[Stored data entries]
=====
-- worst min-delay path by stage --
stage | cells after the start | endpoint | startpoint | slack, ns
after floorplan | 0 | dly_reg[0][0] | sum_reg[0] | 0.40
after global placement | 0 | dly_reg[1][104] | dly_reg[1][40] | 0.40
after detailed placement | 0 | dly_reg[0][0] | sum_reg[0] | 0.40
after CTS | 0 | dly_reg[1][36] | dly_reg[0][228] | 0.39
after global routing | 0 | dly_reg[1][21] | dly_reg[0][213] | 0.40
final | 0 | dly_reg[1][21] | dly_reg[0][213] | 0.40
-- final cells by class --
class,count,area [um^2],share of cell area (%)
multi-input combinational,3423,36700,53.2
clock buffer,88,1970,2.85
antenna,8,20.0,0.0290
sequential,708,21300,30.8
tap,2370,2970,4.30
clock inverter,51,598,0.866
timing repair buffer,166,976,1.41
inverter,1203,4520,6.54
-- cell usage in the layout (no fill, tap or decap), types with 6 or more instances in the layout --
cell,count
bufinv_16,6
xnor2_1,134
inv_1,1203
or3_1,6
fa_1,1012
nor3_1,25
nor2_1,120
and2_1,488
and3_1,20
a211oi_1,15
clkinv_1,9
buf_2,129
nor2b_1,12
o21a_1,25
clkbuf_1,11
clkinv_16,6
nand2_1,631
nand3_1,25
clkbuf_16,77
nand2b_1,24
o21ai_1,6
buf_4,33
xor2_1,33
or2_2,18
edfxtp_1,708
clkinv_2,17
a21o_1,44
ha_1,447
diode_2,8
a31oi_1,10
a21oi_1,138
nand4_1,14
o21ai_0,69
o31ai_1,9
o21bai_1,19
**config.mk**
```make
export PLATFORM = sky130hd
export DESIGN_NAME = ialu_div
export DESIGN_NICKNAME = d
export VERILOG_FILES = /design/src/rtl/ialu_pkg.sv /design/src/rtl/ialu_div.sv
export SDC_FILE = /design/constraint.sdc
export NUM_CORES = 2
export LEC_CHECK = 0
export ABC_AREA = 1
export BUFFER_PORTS_ARGS = -buffer_cell sky130_fd_sc_hd__buf_2
export CORE_MARGIN = 3
export CORE_UTILIZATION = 60
export CTS_CLUSTER_DIAMETER = 30
export DETAILED_ROUTE_END_ITERATION = 10
export PLACE_DENSITY = 0.84
export SETUP_SLACK_MARGIN = 0.15
export SYNTH_ARGS = -nofsm -noshare
export SYNTH_HDL_FRONTEND = slang
export SYNTH_SLANG_ARGS = --single-unit
```
**constraint.sdc**
```tcl
create_clock -name clk -period 8.3 [get_ports clk]
set_input_delay 0.83 -clock clk [delete_from_list [all_inputs] [get_ports clk]]
set_output_delay 0.83 -clock clk [all_outputs]
set_load 0.005 [all_outputs]
```
**src/rtl/ialu_pkg.sv**
```systemverilog
// Package for the integer ALU: command codes, payload word types, divider step.
// No dependencies.
package ialu_pkg;

    typedef enum logic [3:0] {
        CMD_ADD   = 4'd0,
        CMD_ADDU  = 4'd1,
        CMD_AND   = 4'd2,
        CMD_OR    = 4'd3,
        CMD_XOR   = 4'd4,
        CMD_SUB   = 4'd5,
        CMD_SUBU  = 4'd6,
        CMD_SUBC  = 4'd7,
        CMD_SLL   = 4'd8,
        CMD_SRA   = 4'd9,
        CMD_SRL   = 4'd10,
        CMD_MULT  = 4'd11,
        CMD_MULTU = 4'd12,
        CMD_DIV   = 4'd13,
        CMD_DIVU  = 4'd14,
        CMD_NONE  = 4'd15
    } cmd_t;

    localparam int DATA_W     = 32;
    localparam int BITS_STAGE = 4;
    localparam int DIV_STAGES = DATA_W / BITS_STAGE;

    typedef struct packed {
        logic [3:0]        command;
        logic [DATA_W-1:0] operand_a;
        logic [DATA_W-1:0] operand_b;
    } in_word_t;

    typedef struct packed {
        logic [DATA_W-1:0] result_value;
        logic [DATA_W-1:0] high_word;
        logic [DATA_W-1:0] low_word;
        logic              overflow_flag;
    } out_word_t;

    // one restoring step: shift in next dividend bit, try subtract
    typedef struct packed {
        logic [DATA_W-1:0] rem;
        logic [DATA_W-1:0] quo;
    } div_state_t;

    function automatic div_state_t div_step(div_state_t s, logic [DATA_W-1:0] d);
        logic [DATA_W:0] trial;
        div_state_t      o;
        trial = {s.rem, s.quo[DATA_W-1]};
        o.quo = {s.quo[DATA_W-2:0], 1'b0};
        if (trial >= {1'b0, d})
        begin
            trial    = trial - {1'b0, d};
            o.quo[0] = 1'b1;
        end
        o.rem = trial[DATA_W-1:0];
        return o;
    endfunction

endpackage

```
**src/rtl/ialu_div.sv**
```systemverilog
// Pipelined restoring divider, four quotient bits per stage, sign fixup around it.
// Depends on ialu_pkg. Advances only when en is high.
module ialu_div (
    input  logic                       clk,
    input  logic                       en,
    input  logic                       sgn,
    input  logic [ialu_pkg::DATA_W-1:0] a,
    input  logic [ialu_pkg::DATA_W-1:0] b,
    output logic [ialu_pkg::DATA_W-1:0] quo,
    output logic [ialu_pkg::DATA_W-1:0] rem
);
    import ialu_pkg::*;

    div_state_t        st_reg  [DIV_STAGES+1];
    logic [DATA_W-1:0] d_reg   [DIV_STAGES+1];
    logic              qn_reg  [DIV_STAGES+1];
    logic              rn_reg  [DIV_STAGES+1];
    logic              z_reg   [DIV_STAGES+1];
    div_state_t        stg_next [DIV_STAGES];
    logic [DATA_W-1:0] ma, mb, q_reg, r_reg;
    logic              an, bn;

    assign an = sgn & a[DATA_W-1];
    assign bn = sgn & b[DATA_W-1];
    assign ma = an ? (~a + 1'b1) : a;
    assign mb = bn ? (~b + 1'b1) : b;

    always_comb
    begin
        for (int s = 0; s < DIV_STAGES; s++)
        begin
            stg_next[s] = st_reg[s];
            for (int k = 0; k < BITS_STAGE; k++)
                stg_next[s] = div_step(stg_next[s], d_reg[s]);
        end
    end

    always_ff @(posedge clk)
    begin
        if (en)
        begin
            st_reg[0] <= '{rem: '0, quo: ma};
            d_reg[0]  <= mb;
            qn_reg[0] <= an ^ bn;
            rn_reg[0] <= an;
            z_reg[0]  <= (b == '0);
            for (int s = 0; s < DIV_STAGES; s++)
            begin
                st_reg[s+1] <= stg_next[s];
                d_reg[s+1]  <= d_reg[s];
                qn_reg[s+1] <= qn_reg[s];
                rn_reg[s+1] <= rn_reg[s];
                z_reg[s+1]  <= z_reg[s];
            end
            q_reg <= z_reg[DIV_STAGES] ? '0 : (qn_reg[DIV_STAGES] ?
                     (~st_reg[DIV_STAGES].quo + 1'b1) : st_reg[DIV_STAGES].quo);
            r_reg <= z_reg[DIV_STAGES] ? '0 : (rn_reg[DIV_STAGES] ?
                     (~st_reg[DIV_STAGES].rem + 1'b1) : st_reg[DIV_STAGES].rem);
        end
    end

    assign quo = q_reg;
    assign rem = r_reg;
endmodule

```
==> summary.txt, run 1 <==
Status
  – Status: stopped before the end
  – Fail Step: clock tree synthesis (4_1_cts)
  – Error that ended the run: [ERROR DPL-0033] detailed placement checks failed during check placement.

CTS
  – Post-CTS Hold Fix Bufs: 0
  – CTS sink cnt: 891
  – H-tree Lvls: 4
  – Num CTS Buffers: 201
  – Post-CTS Resized: 2179
  – Clock Path Buffers: 3
  – Clock root buffer: clkbuf_16
  – Setup bufs post-CTS: 405

Placed design
  – Placer Congestion: 1.16
  – Post-DP Area: 133000 um2
  – Placed Cells: 20800
  – I/O Buffers: 130
  – DPL Wire Length: 353 mm

Floorplanning
  – Die X: 415 um
  – Starting density of the core: 60.6%
  – Cell Rows: 149
  – Ports: 131
  – Die H: 415 um

Synth
  – Post-synth EDFFs: 891
  – Synth Register Bits: 891
  – Sequential area share after synthesis: 26.7%
  – Synthesized area: 100000 um2
  – Area share of the largest cell type after synthesis: 26.7%
  – Distinct cell type count of the synthesized netlist: 70
  – Ys flop type: edfxtp_1
  – Mean Syn Cell Area: 6.83 um2
  – Async SR Flop Fraction: 0%
  – Post-Syn Nets: 15800
  – Yosys warnings: 0
  – Cells after Synth: 14700
  – Area contributors post-synth: edfxtp_1 (27%), nand2_1 (17%), ha_1 (12%)
  – Area leader, netlist: edfxtp_1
=====
> _Exercise brief_
Copy exactly the lines from the top of the entries through the line with "inverter,1203,4520,6.54" in it, please, keeping both ends and adding nothing.

> _Answer for this exercise_
-- worst min-delay path by stage --
stage | cells after the start | endpoint | startpoint | slack, ns
after floorplan | 0 | dly_reg[0][0] | sum_reg[0] | 0.40
after global placement | 0 | dly_reg[1][104] | dly_reg[1][40] | 0.40
after detailed placement | 0 | dly_reg[0][0] | sum_reg[0] | 0.40
after CTS | 0 | dly_reg[1][36] | dly_reg[0][228] | 0.39
after global routing | 0 | dly_reg[1][21] | dly_reg[0][213] | 0.40
final | 0 | dly_reg[1][21] | dly_reg[0][213] | 0.40
-- final cells by class --
class,count,area [um^2],share of cell area (%)
multi-input combinational,3423,36700,53.2
clock buffer,88,1970,2.85
antenna,8,20.0,0.0290
sequential,708,21300,30.8
tap,2370,2970,4.30
clock inverter,51,598,0.866
timing repair buffer,166,976,1.41
inverter,1203,4520,6.54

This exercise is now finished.